Goal of the exercise: In the entries that follow, which lines hold the string "constraint"? List them.

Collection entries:
--------------------------------
`src/rtl/frame_draw_scheduler.sv`:
```
// frame_draw_scheduler
//   Runs one frame of sprite drawing per frame_tick. It takes a snapshot of every
//   entity register, sweeps a clear over the whole framebuffer, and then visits
//   the ship, the asteroids and the shots in that order. Each live entity goes to
//   its sprite drawer. The pixel stream of the active drawer is registered onto
//   the single framebuffer write port.
//
// Ports
//   clk, reset_n        clock, synchronous active-low reset
//   frame_tick          1-cycle request to draw a frame
//   ship_reg            ship entity word
//   asteroid_reg        asteroid entity words, slot 0 in LSBs
//   shot_reg            shot entity words, slot 0 in LSBs
//   entity              entity word presented to the drawers
//   start               one-hot drawer start: [2]=ship [1]=asteroid [0]=shot
//   d_x/d_y/d_color     per-drawer pixel stream, indexed like start
//   d_we, d_done        per-drawer write enable and completion pulse
//   x, y, color, plot   framebuffer write port
//   busy                frame in progress
//   frame_done          1-cycle pulse after the last entity
//   overrun             sticky: frame_tick seen while busy
//   timeout_err         sticky: a drawer never signalled done
//
// state  | meaning
// IDLE   | waiting for frame_tick
// CLEAR  | sweeping color 0 over every pixel, one per cycle
// SELECT | scanning snapshot slot k, skipping dead entities
// START  | entity presented, one-cycle drawer start pulse
// WAIT   | forwarding the active drawer's pixels until done or timeout
// FINISH | frame_done pulse, back to IDLE

module frame_draw_scheduler #(
  parameter int ENTITY_SIZE   = 34,
  parameter int MAX_ASTEROIDS = 5,
  parameter int MAX_SHOTS     = 10,
  parameter int SCREEN_W      = 640,
  parameter int SCREEN_H      = 480,
  parameter int TIMEOUT       = 4096
) (
  input  logic                               clk,
  input  logic                               reset_n,
  input  logic                               frame_tick,
  input  logic [ENTITY_SIZE-1:0]             ship_reg,
  input  logic [MAX_ASTEROIDS*ENTITY_SIZE-1:0] asteroid_reg,
  input  logic [MAX_SHOTS*ENTITY_SIZE-1:0]   shot_reg,
  output logic [ENTITY_SIZE-1:0]             entity,
  output logic [2:0]                         start,
  input  logic [29:0]                        d_x,
  input  logic [29:0]                        d_y,
  input  logic [8:0]                         d_color,
  input  logic [2:0]                         d_we,
  input  logic [2:0]                         d_done,
  output logic [9:0]                         x,
  output logic [9:0]                         y,
  output logic [2:0]                         color,
  output logic                               plot,
  output logic                               busy,
  output logic                               frame_done,
  output logic                               overrun,
  output logic                               timeout_err
);

  localparam int NUM_ENT = 1 + MAX_ASTEROIDS + MAX_SHOTS;
  localparam int KW      = $clog2(NUM_ENT);
  localparam int TW      = (TIMEOUT > 2) ? $clog2(TIMEOUT) : 1;

  localparam logic [KW-1:0] LAST_K    = KW'(NUM_ENT - 1);
  localparam logic [KW-1:0] LAST_AST  = KW'(MAX_ASTEROIDS);
  localparam logic [9:0]    X_LAST    = 10'(SCREEN_W - 1);
  localparam logic [9:0]    Y_LAST    = 10'(SCREEN_H - 1);
  localparam logic [TW-1:0] WAIT_LOAD = TW'(TIMEOUT - 1);

  typedef enum logic [2:0] {
    S_IDLE,
    S_CLEAR,
    S_SELECT,
    S_START,
    S_WAIT,
    S_FINISH
  } state_t;

  state_t state_q, state_d;

  // Snapshot slots: 0 = ship, 1..MAX_ASTEROIDS = asteroids, then shots.
  logic [ENTITY_SIZE-1:0] snap_q [NUM_ENT];
  logic                   snap_load;

  logic [KW-1:0]          k_q, k_d;
  logic [9:0]             cx_q, cx_d;
  logic [9:0]             cy_q, cy_d;
  logic [TW-1:0]          wait_q, wait_d;
  logic [1:0]             act_q, act_d;
  logic [ENTITY_SIZE-1:0] entity_q, entity_d;
  logic [2:0]             start_q, start_d;
  logic [9:0]             x_q, x_d;
  logic [9:0]             y_q, y_d;
  logic [2:0]             color_q, color_d;
  logic                   plot_q, plot_d;
  logic                   busy_q, busy_d;
  logic                   frame_done_q, frame_done_d;
  logic                   overrun_q, overrun_d;
  logic                   timeout_err_q, timeout_err_d;

  logic [ENTITY_SIZE-1:0] cur_ent;
  logic [1:0]             cur_type;
  logic [9:0]             sel_x;
  logic [9:0]             sel_y;
  logic [2:0]             sel_color;
  logic                   sel_we;
  logic                   sel_done;

  assign cur_ent = snap_q[k_q];

  // Drawer index follows the start bit numbering: 2 = ship, 1 = asteroid, 0 = shot.
  always_comb begin
    cur_type = 2'd0;
    if (k_q == '0) begin
      cur_type = 2'd2;
    end else if (k_q <= LAST_AST) begin
      cur_type = 2'd1;
    end
  end

  always_comb begin
    sel_x     = d_x[9:0];
    sel_y     = d_y[9:0];
    sel_color = d_color[2:0];
    sel_we    = d_we[0];
    sel_done  = d_done[0];
    case (act_q)
      2'd2: begin
        sel_x     = d_x[29:20];
        sel_y     = d_y[29:20];
        sel_color = d_color[8:6];
        sel_we    = d_we[2];
        sel_done  = d_done[2];
      end
      2'd1: begin
        sel_x     = d_x[19:10];
        sel_y     = d_y[19:10];
        sel_color = d_color[5:3];
        sel_we    = d_we[1];
        sel_done  = d_done[1];
      end
      default: ;
    endcase
  end

  always_comb begin
    state_d       = state_q;
    snap_load     = 1'b0;
    k_d           = k_q;
    cx_d          = cx_q;
    cy_d          = cy_q;
    wait_d        = wait_q;
    act_d         = act_q;
    entity_d      = entity_q;
    start_d       = 3'b000;
    x_d           = x_q;
    y_d           = y_q;
    color_d       = color_q;
    plot_d        = 1'b0;
    busy_d        = busy_q;
    frame_done_d  = 1'b0;
    timeout_err_d = timeout_err_q;
    // Any tick outside IDLE is dropped; nothing is queued.
    overrun_d     = overrun_q | (frame_tick & (state_q != S_IDLE));

    case (state_q)
      S_IDLE: begin
        if (frame_tick) begin
          snap_load = 1'b1;
          busy_d    = 1'b1;
          cx_d      = '0;
          cy_d      = '0;
          k_d       = '0;
          state_d   = S_CLEAR;
        end
      end

      S_CLEAR: begin
        x_d     = cx_q;
        y_d     = cy_q;
        color_d = 3'd0;
        plot_d  = 1'b1;
        if (cx_q == X_LAST) begin
          cx_d = '0;
          if (cy_q == Y_LAST) begin
            cy_d    = '0;
            k_d     = '0;
            state_d = S_SELECT;
          end else begin
            cy_d = cy_q + 10'd1;
          end
        end else begin
          cx_d = cx_q + 10'd1;
        end
      end

      S_SELECT: begin
        if (cur_ent[ENTITY_SIZE-1]) begin
          entity_d = cur_ent;
          act_d    = cur_type;
          start_d  = 3'b001 << cur_type;
          state_d  = S_START;
        end else if (k_q == LAST_K) begin
          frame_done_d = 1'b1;
          state_d      = S_FINISH;
        end else begin
          k_d = k_q + 1'b1;
        end
      end

      S_START: begin
        wait_d  = WAIT_LOAD;
        state_d = S_WAIT;
      end

      S_WAIT: begin
        x_d     = sel_x;
        y_d     = sel_y;
        color_d = sel_color;
        plot_d  = sel_we;
        // done on the terminal-count cycle still counts as a clean finish
        if (sel_done || (wait_q == '0)) begin
          if (!sel_done) begin
            timeout_err_d = 1'b1;
            plot_d        = 1'b0;
          end
          if (k_q == LAST_K) begin
            frame_done_d = 1'b1;
            state_d      = S_FINISH;
          end else begin
            k_d     = k_q + 1'b1;
            state_d = S_SELECT;
          end
        end else begin
          wait_d = wait_q - 1'b1;
        end
      end

      S_FINISH: begin
        busy_d  = 1'b0;
        state_d = S_IDLE;
      end

      default: state_d = S_IDLE;
    endcase
  end

  always_ff @(posedge clk) begin
    if (!reset_n) begin
      for (int i = 0; i < NUM_ENT; i++) begin
        snap_q[i] <= '0;
      end
    end else if (snap_load) begin
      snap_q[0] <= ship_reg;
      for (int i = 0; i < MAX_ASTEROIDS; i++) begin
        snap_q[1 + i] <= asteroid_reg[i*ENTITY_SIZE +: ENTITY_SIZE];
      end
      for (int i = 0; i < MAX_SHOTS; i++) begin
        snap_q[1 + MAX_ASTEROIDS + i] <= shot_reg[i*ENTITY_SIZE +: ENTITY_SIZE];
      end
    end
  end

  always_ff @(posedge clk) begin
    if (!reset_n) begin
      state_q       <= S_IDLE;
      k_q           <= '0;
      cx_q          <= '0;
      cy_q          <= '0;
      wait_q        <= '0;
      act_q         <= '0;
      entity_q      <= '0;
      start_q       <= '0;
      x_q           <= '0;
      y_q           <= '0;
      color_q       <= '0;
      plot_q        <= 1'b0;
      busy_q        <= 1'b0;
      frame_done_q  <= 1'b0;
      overrun_q     <= 1'b0;
      timeout_err_q <= 1'b0;
    end else begin
      state_q       <= state_d;
      k_q           <= k_d;
      cx_q          <= cx_d;
      cy_q          <= cy_d;
      wait_q        <= wait_d;
      act_q         <= act_d;
      entity_q      <= entity_d;
      start_q       <= start_d;
      x_q           <= x_d;
      y_q           <= y_d;
      color_q       <= color_d;
      plot_q        <= plot_d;
      busy_q        <= busy_d;
      frame_done_q  <= frame_done_d;
      overrun_q     <= overrun_d;
      timeout_err_q <= timeout_err_d;
    end
  end

  assign entity      = entity_q;
  assign start       = start_q;
  assign x           = x_q;
  assign y           = y_q;
  assign color       = color_q;
  assign plot        = plot_q;
  assign busy        = busy_q;
  assign frame_done  = frame_done_q;
  assign overrun     = overrun_q;
  assign timeout_err = timeout_err_q;

endmodule
```
`config.mk`:
```
export PLATFORM = sky130hd
export DESIGN_NAME = frame_draw_scheduler
export DESIGN_NICKNAME = d
export VERILOG_FILES = /design/src/rtl/frame_draw_scheduler.sv
export SDC_FILE = /design/constraint.sdc
export NUM_CORES = 1
export LEC_CHECK = 0
export CORE_MARGIN = 2
export CORE_UTILIZATION = 35
export CTS_CLUSTER_DIAMETER = 30
export DETAILED_ROUTE_END_ITERATION = 8
export PLACE_DENSITY = 0.69
export SKIP_CTS_REPAIR_TIMING = 1
export SLEW_MARGIN = 20
export SYNTH_ARGS = -nofsm -noshare
export SYNTH_HDL_FRONTEND = slang
export SYNTH_SLANG_ARGS = --single-unit
```
`constraint.sdc`:
```
create_clock -name clk -period 51.2 [get_ports clk]
set_input_delay 7.68 -clock clk [delete_from_list [all_inputs] [get_ports clk]]
set_output_delay 7.68 -clock clk [all_outputs]
set_load 0.01 [all_outputs]
```
==> flow_summary.yaml, run 1 <==
clock_tree:
  clkTransAtPathRegs_ns: 0.05
  cts_made_buffers: 135
  cts_tree: "built"
  cts_buffer_depth: 3
  htree_levels: 4
  root_buffer: "clkbuf_16"
  clk_latency_ns: 0.70
  cts_sinks: 654
timing:
  hold_violations: 0
  report.final.slew_viol_count: 0
  min_period_ns: 11.71
  tightest_slew_ns: 1.20
  grt_setup_unrepaired: "no"
  setup-tns-final_ns: 0
  setup_violations: 0
  maxSlewHeadroom: 0.200
  fin_crit_sh: 0.229
  max_freq_mhz: 85.4
  clock_skew_ns: 0.0503
routing:
  wl_per_cell_um: 22.1
  firstDrtPassIters: 5
  vias: 19500
  ant_nets: 0
  drc: 0
  via_per_inst: 5.02
  drt_iter0_drc: 1374
  totalWireLength_um: 85800
yosys:
  syn_inst: 1980
  synth_cell_types: 63
  ys_ff_latch: 654
  avgSynthCellArea_sq_um: 14.8
  yosys_warnings: 0
  ys_async_sr_fraction: 0
  yosysSeqAreaShare: 0.634
  syn-cell-area_sq_um: 29200
  synth_flop_cell: "edfxtp_1"
  synth_edf_count: 544
  synth_fp_nets: 2611
run_status:
  outcome: "finished, final reports clean"
place:
  placed_area_sq_um: 37100
  place_inst: 3618
  place.gp.congestion: 0.870
  io_buffers: 686
  post-dp-hpwl_um: 61000
finish:
  fin_area_sq_um: 42000
  layout-drive-gt1-share: 0.153
  area_growth_pct: 43.6
  nNetsFinal: 3316
  final-instance-count-excl-fill: 3881
  fillers: 6731
critical_path:
  cpMaxStageDelayCell: "buf_4"
  r2r-start: "state_q[0]"
  crit_arrival_ns: 12.01
  crit_path_start: "frame_tick"
  path_max_fanout: 89
  endpoint_kind: "flop"
  path_cells: "clkdlybuf4s50_1 > nand2_1 > o31ai_4 > buf_6 > buf_4 > buf_4 > buf_4"
  crit_family: "buffers and inverters"
  cp_slowest_stage_delay_ns: 0.84
  worstPathBufferInverterCount: 5
  worstPathRequired_ns: 51.50
  cp-start-kind: "primary input"
  critical_path_class: "primary input to flop"
  path_common_cell: "buf_4"
worst_hold_path:
  hold_path.class: "flop to flop"
  worstHoldStart: "entity[33]"
floorplan:
  dieArea_sq_um: 85800
  core-area_sq_um: 82400
  die_y_um: 293
  io_pins: 687
  initial_utilization: 0.355
  rows: 105
  die_w_um: 293
power:
  p_clk_frac: 0.445
  peakVddDrop_uv: 27.6
  powerDensity_nw_per_um2: 48.7
  leakagePower_uw: 0.0153
  p_int_uw: 1530
  p_comb_frac: 0.173
  switching_share: 0.254
  p_switching_uw: 519
  p_total_uw: 2040
  pwr-share-seq: 0.382
run:
  drv_cap: 0
global_routing:
  grt_pass1_wl_um: 126000
  gr-total-overflow: 0
  first_global_vias: 20800
  antenna_found_initial: 24
  grt_max_degree: 188
  grt_util_all_layers: 0.198
worst paths after layout:
path              cells past startpoint  slack [ns]            to
setup / recovery                      7       39.49  snap_q[0][6]
hold / removal                        2        0.45    entity[33]
setup reg to reg                      7       46.47  snap_q[0][6]
hold reg to reg                       2        0.45    entity[33]
worst min-delay path: stages, from the launching register on:
cell	delay, ns
dfxtp_1	0.30
inv_1	0.05
a21oi_1	0.05
metal layers:
layer  track usage  part of all wire  vias to the layer above  wire [um]
li1              -                 -                     8828          -
met1         0.226              0.37                     9615      31900
met2         0.348              0.52                      855      44300
met3        0.0602             0.081                      152       6990
met4        0.0744             0.028                       22       2400
met5             0            0.0016                        -        141
registers in the layout (all words and copies together), names as in the netlist, 3 cells and up, named ones only:
name and flops:
snap_q 544, entity 34, wait_q 12, cx_q 10, cy_q 10, x 10, y 10, k_q 4
color 3, start 3, state_q 3
logic make-up (layout without fill, tap and decap cells):
family | Yosys count | in the layout | synth area share
buffers and inverters | 157 | 976 | 0.0222
AND/OR/NAND/NOR | 785 | 785 | 0.155
adder cells (fa/ha/maj) | 9 | 9 | 0.00385
multiplexers | 207 | 207 | 0.142
XOR/XNOR | 16 | 16 | 0.00480
flip-flops | 654 | 654 | 0.634
AO/OA/AOI/OAI | 152 | 152 | 0.0373
other | 0 | 12 | 0
final cells by class:
class | instances | area, sq um | area share
clock inverter | 79 | 1240 | 0.0295
tap | 1070 | 1340 | 0.0319
multi-input combinational | 1169 | 10100 | 0.240
timing repair buffer | 712 | 7080 | 0.169
sequential | 654 | 18600 | 0.442
clock buffer | 172 | 3620 | 0.0862
antenna | 12 | 30.0 | 0.000716
inverter | 13 | 51.3 | 0.00122
metrics by stage:
step / setup slack [ns] / hold slack (ns) / util
floorplan: 1.76 / 0.469 / -
global placement: 38.78 / 0.435 / 0.450
detailed placement: 38.60 / 0.445 / 0.450
CTS: 39.33 / 0.451 / 0.509
global route: 39.27 / 0.473 / 0.509
finish: 39.49 / 0.449 / 0.509
power groups by stage:
| stage | combinational, uW | sequential (uW) | clock, uW |
|---|---|---|---|
| 2_1_floorplan | 224 | 885 | 0 |
| 3_3_place_gp | 348 | 780 | 0 |
| 3_5_place_dp | 355 | 790 | 0 |
| 4_1_cts | 358 | 782 | 924 |
| 5_1_grt | 381 | 793 | 952 |
| 6_report | 354 | 781 | 910 |
placed cells by master (no fill, tap or decap), types with 9 or more instances in the layout:
master           Yosys  layout
a211oi_1            21      21
a21oi_1             30      30
a22oi_1             29      29
a311oi_1            23      23
and2_1             544     544
and3_1               9       9
buf_4                3      23
bufinv_16            0      20
clkbuf_1           113      27
clkbuf_16            0     135
clkbuf_8             0      10
clkdlybuf4s50_1      0     685
clkinv_1             1       9
clkinv_2             0      18
dfxtp_1            110     106
diode_2              0      12
edfxtp_1           544     544
ha_1                 9       9
inv_1               10      10
mux2i_1             39      39
mux4_2             166     166
nand2_1             68      68
nand2b_1             9       9
nand3_1             13      13
nor2_1              94      94
nor3_1              10      10
o21ai_0              9       9
xor2_1              11      11
synth_stat cells (4+ instances only):
| master | number | area share |
|---|---|---|
| and2_1 | 544 | 0.12 |
| dfxtp_1 | 110 | 0.075 |
| ha_1 | 9 | 0.0039 |
| nand2b_1 | 9 | 0.0019 |
| nand4_1 | 6 | 0.0013 |
| nor4_1 | 4 | 0.00086 |
| inv_1 | 10 | 0.0013 |
| o21a_1 | 5 | 0.0013 |
| a21oi_1 | 30 | 0.0051 |
| o21ai_1 | 7 | 0.0012 |
| nor3_1 | 10 | 0.0017 |
| a211oi_1 | 21 | 0.0054 |
| o21ai_0 | 9 | 0.0015 |
| edfxtp_1 | 544 | 0.56 |
| xnor2_1 | 5 | 0.0015 |
| nor3b_1 | 6 | 0.0015 |
| and3_1 | 9 | 0.0019 |
| mux4_2 | 166 | 0.13 |
| nor2_1 | 94 | 0.012 |
| buf_2 | 21 | 0.0036 |
| mux2i_1 | 39 | 0.013 |
| a22oi_1 | 29 | 0.0074 |
| o221a_1 | 4 | 0.0015 |
| buf_1 | 4 | 0.00051 |
| xor2_1 | 11 | 0.0033 |
| nand3_1 | 13 | 0.0022 |
| a31oi_1 | 4 | 0.00086 |
| nand2_1 | 68 | 0.0087 |
| clkbuf_1 | 113 | 0.015 |
| a311oi_1 | 23 | 0.0069 |
Note: power is estimated with default switching activity, not from simulation.
==> inputs of run 2 (changes only) <==
==> constraint.sdc (replaced) <==
create_clock -name clk -period 10.05 [get_ports clk]
set_input_delay 1.5075 -clock clk [delete_from_list [all_inputs] [get_ports clk]]
set_output_delay 1.5075 -clock clk [all_outputs]
set_load 0.01 [all_outputs]
==> flow_summary.yaml, run 2 (synthesis gave the netlist of run 1 again) <==
finish:
  layout-drive-gt1-share: 0.159
  fin_area_sq_um: 42200
  final-instance-count-excl-fill: 3884
  fillers: 6674
  regMostFlops: "snap_q"
  area_growth_pct: 44.3
  final_common_cell: "clkdlybuf4s50_1"
  final_cell_mix: "clkdlybuf4s50_1 (685), and2_1 (544), edfxtp_1 (544)"
  nNetsFinal: 3319
  largest_reg_flops: 544
critical_path:
  reg2reg_slack_ns: 6.21
  path_cells: "clkdlybuf4s50_1 > nand2_8 > o31ai_4 > buf_4 > buf_4 > buf_12"
  cp.depth: 6
  crit_family: "buffers and inverters"
  worstPathBufferInverterCount: 4
  cp_slowest_stage_delay_ns: 0.73
  cp-start-kind: "primary input"
  critical_path_class: "primary input to flop"
  path_common_cell: "buf_4"
  r2r_end: "entity[1]"
  crit_path_start: "frame_tick"
  endpoint_kind: "flop"
  r2r_cells: 6
  crit_arrival_ns: 4.74
  cpMaxStageDelayCell: "buf_12"
  path_max_fanout: 183
  worstPathRequired_ns: 10.36
clock_tree:
  cts_made_buffers: 141
  cts_tree: "built"
  root_buffer: "clkbuf_16"
  cts_buffer_depth: 3
  htree_levels: 4
  clk_latency_ns: 0.72
  clkTransAtPathRegs_ns: 0.04
  cts_sinks: 654
timing:
  min_period_ns: 4.44
  hold_violations: 0
  fin_crit_sh: 0.441
  clock_skew_ns: 0.0478
  setup_violations: 0
  report.final.slew_viol_count: 0
  fin_ws_ns: 5.61
  grt_setup_unrepaired: "no"
  max_freq_mhz: 225
  maxSlewHeadroom: 0.226
  tightest_slew_ns: 1.16
routing:
  firstDrtPassIters: 5
  totalWireLength_um: 86700
  via_per_inst: 5.03
  drc: 0
  vias: 19500
  ant_nets: 0
  drt_iter0_drc: 1503
  wl_per_cell_um: 22.3
place:
  io_buffers: 686
  post-dp-hpwl_um: 60100
  place_inst: 3615
  place.gp.congestion: 0.851
  placed_area_sq_um: 37100
  dp_slack_ns: 4.95
global_routing:
  grt_max_degree: 208
  grt_util_all_layers: 0.199
  antenna_found_initial: 19
  first_global_vias: 20900
  gr-total-overflow: 0
  grt_pass1_wl_um: 127000
power:
  leakagePower_uw: 0.0153
  peakVddDrop_uv: 188
  powerDensity_nw_per_um2: 251
  p_total_uw: 10600
run_status:
  outcome: "finished, final reports clean"
worst_hold_path:
  worstHoldStart: "entity[33]"
  hold_depth: 2
  holdPathEnd: "entity[33]"
  hold_path.class: "flop to flop"
floorplan:
  dieArea_sq_um: 85800
  core-area_sq_um: 82400
  die_w_um: 293
  die_y_um: 293
  rows: 105
  initial_utilization: 0.355
  io_pins: 687
run:
  drv_cap: 0
## run 2: cell types whose count changed in the layout (fill, tap and decap cells not counted), sizes merged
| cell | delta |
|---|---|
| buf | -3 |
| clkbuf | -14 |
| clkinv | +18 |
| clkinvlp | +8 |
| diode | -5 |
| inv | -1 |
## run 2: stage by stage
stage | util | hold WS [ns] | TNS [ns]
finish | 0.512 | 0.458 | 0
global route | 0.512 | 0.483 | 0
CTS | 0.512 | 0.457 | 0
detailed placement | 0.450 | 0.450 | 0
global placement | 0.450 | 0.435 | 0
floorplan | - | 0.469 | -2984.78
## run 2: worst max path at each step
stage                endpoint
2_1_floorplan    snap_q[0][0]
3_3_place_gp   snap_q[12][13]
3_5_place_dp   snap_q[14][13]
4_1_cts         snap_q[10][9]
5_1_grt         snap_q[9][14]
6_report        snap_q[5][12]
## run 2: metal layers
| metal | vias to the layer above | track usage | wire length [um] |
|---|---|---|---|
| li1 | 8839 | - | - |
| met1 | 9654 | 0.219 | 31100 |
| met2 | 872 | 0.353 | 45000 |
| met3 | 158 | 0.0703 | 8120 |
| met4 | 26 | 0.0747 | 2290 |
| met5 | - | 0 | 172 |
## run 2: worst reg2reg max path: stages, from the launching register on
cell and delay, ns:
dfxtp_4 0.80, buf_4 0.76, buf_4 0.75, mux4_2 0.68
mux4_2 0.49, mux2i_1 0.13, nor2_1 0.05
## run 2: final cells by class
| class | instances | area, sq um | area share |
|---|---|---|---|
| timing repair buffer | 709 | 7080 | 0.168 |
| clock buffer | 158 | 3670 | 0.0872 |
| antenna | 7 | 17.5 | 0.000416 |
| tap | 1070 | 1340 | 0.0318 |
| inverter | 13 | 51.3 | 0.00122 |
| sequential | 654 | 18600 | 0.440 |
| multi-input combinational | 1169 | 10100 | 0.239 |
| clock inverter | 104 | 1370 | 0.0325 |
## run 2: power by group
group | internal, uW | total, uW | switching [uW]
Clock | 3190 | 4780 | 1590
Combinational | 937 | 1800 | 863
Sequential | 3730 | 3990 | 261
--------------------------------
Solution:
export SDC_FILE = /design/constraint.sdc
`constraint.sdc`:
==> constraint.sdc (replaced) <==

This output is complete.